##### Provided records

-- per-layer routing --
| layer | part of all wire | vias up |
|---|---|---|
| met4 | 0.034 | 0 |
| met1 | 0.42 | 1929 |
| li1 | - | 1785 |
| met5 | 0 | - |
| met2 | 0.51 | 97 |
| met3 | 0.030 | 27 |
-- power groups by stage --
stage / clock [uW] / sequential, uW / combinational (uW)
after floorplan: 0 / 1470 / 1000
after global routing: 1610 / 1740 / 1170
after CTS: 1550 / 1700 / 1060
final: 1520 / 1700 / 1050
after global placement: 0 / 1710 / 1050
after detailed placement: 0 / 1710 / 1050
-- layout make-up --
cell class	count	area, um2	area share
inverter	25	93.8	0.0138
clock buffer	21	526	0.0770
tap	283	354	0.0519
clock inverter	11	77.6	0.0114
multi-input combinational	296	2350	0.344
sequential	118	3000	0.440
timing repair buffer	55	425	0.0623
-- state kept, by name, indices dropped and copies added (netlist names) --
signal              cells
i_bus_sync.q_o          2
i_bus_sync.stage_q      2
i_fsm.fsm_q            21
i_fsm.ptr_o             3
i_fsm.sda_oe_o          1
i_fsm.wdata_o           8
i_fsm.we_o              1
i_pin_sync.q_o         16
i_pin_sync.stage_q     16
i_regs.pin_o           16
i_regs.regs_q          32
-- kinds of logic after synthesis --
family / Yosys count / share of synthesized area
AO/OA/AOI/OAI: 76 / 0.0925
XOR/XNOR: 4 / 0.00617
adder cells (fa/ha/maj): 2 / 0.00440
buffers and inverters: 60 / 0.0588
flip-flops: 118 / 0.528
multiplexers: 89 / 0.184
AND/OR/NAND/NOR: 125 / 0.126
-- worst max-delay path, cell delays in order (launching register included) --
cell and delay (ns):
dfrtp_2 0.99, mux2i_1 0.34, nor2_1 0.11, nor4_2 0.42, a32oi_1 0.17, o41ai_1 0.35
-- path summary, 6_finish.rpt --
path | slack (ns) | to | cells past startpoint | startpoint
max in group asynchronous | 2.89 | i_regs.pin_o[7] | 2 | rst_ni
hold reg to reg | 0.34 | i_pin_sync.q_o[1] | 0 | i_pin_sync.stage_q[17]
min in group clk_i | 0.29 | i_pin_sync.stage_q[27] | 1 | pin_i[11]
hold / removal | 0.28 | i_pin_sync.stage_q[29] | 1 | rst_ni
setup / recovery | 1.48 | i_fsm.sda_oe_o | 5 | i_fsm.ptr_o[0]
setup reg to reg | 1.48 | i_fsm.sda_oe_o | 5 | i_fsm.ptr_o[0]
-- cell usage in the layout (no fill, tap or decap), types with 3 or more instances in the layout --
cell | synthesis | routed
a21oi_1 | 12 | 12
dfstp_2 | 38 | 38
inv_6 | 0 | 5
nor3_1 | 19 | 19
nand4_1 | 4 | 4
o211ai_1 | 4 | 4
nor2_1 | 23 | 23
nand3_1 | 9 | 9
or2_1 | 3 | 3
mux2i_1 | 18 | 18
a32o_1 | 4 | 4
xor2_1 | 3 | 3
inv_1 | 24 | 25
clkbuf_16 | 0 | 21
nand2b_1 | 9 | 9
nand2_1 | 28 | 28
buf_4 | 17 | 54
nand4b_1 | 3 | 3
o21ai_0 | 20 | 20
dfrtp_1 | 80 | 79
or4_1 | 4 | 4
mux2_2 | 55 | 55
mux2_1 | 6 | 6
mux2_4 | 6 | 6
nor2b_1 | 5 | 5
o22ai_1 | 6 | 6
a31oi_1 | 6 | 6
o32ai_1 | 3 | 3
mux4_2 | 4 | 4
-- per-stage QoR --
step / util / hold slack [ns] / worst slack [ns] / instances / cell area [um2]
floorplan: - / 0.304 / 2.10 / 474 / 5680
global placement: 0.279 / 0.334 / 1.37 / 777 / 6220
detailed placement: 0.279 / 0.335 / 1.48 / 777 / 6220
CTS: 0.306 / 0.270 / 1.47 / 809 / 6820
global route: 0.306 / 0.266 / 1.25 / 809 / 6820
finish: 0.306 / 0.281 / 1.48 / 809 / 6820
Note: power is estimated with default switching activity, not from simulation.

##########

* **Task description**
Give back, unchanged, the line containing "nand4_1 | 4 | 4" and each line that comes after it in the entries above, ending with the last.

* **Answer for this exercise**
nand4_1 | 4 | 4
o211ai_1 | 4 | 4
nor2_1 | 23 | 23
nand3_1 | 9 | 9
or2_1 | 3 | 3
mux2i_1 | 18 | 18
a32o_1 | 4 | 4
xor2_1 | 3 | 3
inv_1 | 24 | 25
clkbuf_16 | 0 | 21
nand2b_1 | 9 | 9
nand2_1 | 28 | 28
buf_4 | 17 | 54
nand4b_1 | 3 | 3
o21ai_0 | 20 | 20
dfrtp_1 | 80 | 79
or4_1 | 4 | 4
mux2_2 | 55 | 55
mux2_1 | 6 | 6
mux2_4 | 6 | 6
nor2b_1 | 5 | 5
o22ai_1 | 6 | 6
a31oi_1 | 6 | 6
o32ai_1 | 3 | 3
mux4_2 | 4 | 4
-- per-stage QoR --
step / util / hold slack [ns] / worst slack [ns] / instances / cell area [um2]
floorplan: - / 0.304 / 2.10 / 474 / 5680
global placement: 0.279 / 0.334 / 1.37 / 777 / 6220
detailed placement: 0.279 / 0.335 / 1.48 / 777 / 6220
CTS: 0.306 / 0.270 / 1.47 / 809 / 6820
global route: 0.306 / 0.266 / 1.25 / 809 / 6820
finish: 0.306 / 0.281 / 1.48 / 809 / 6820
Note: power is estimated with default switching activity, not from simulation.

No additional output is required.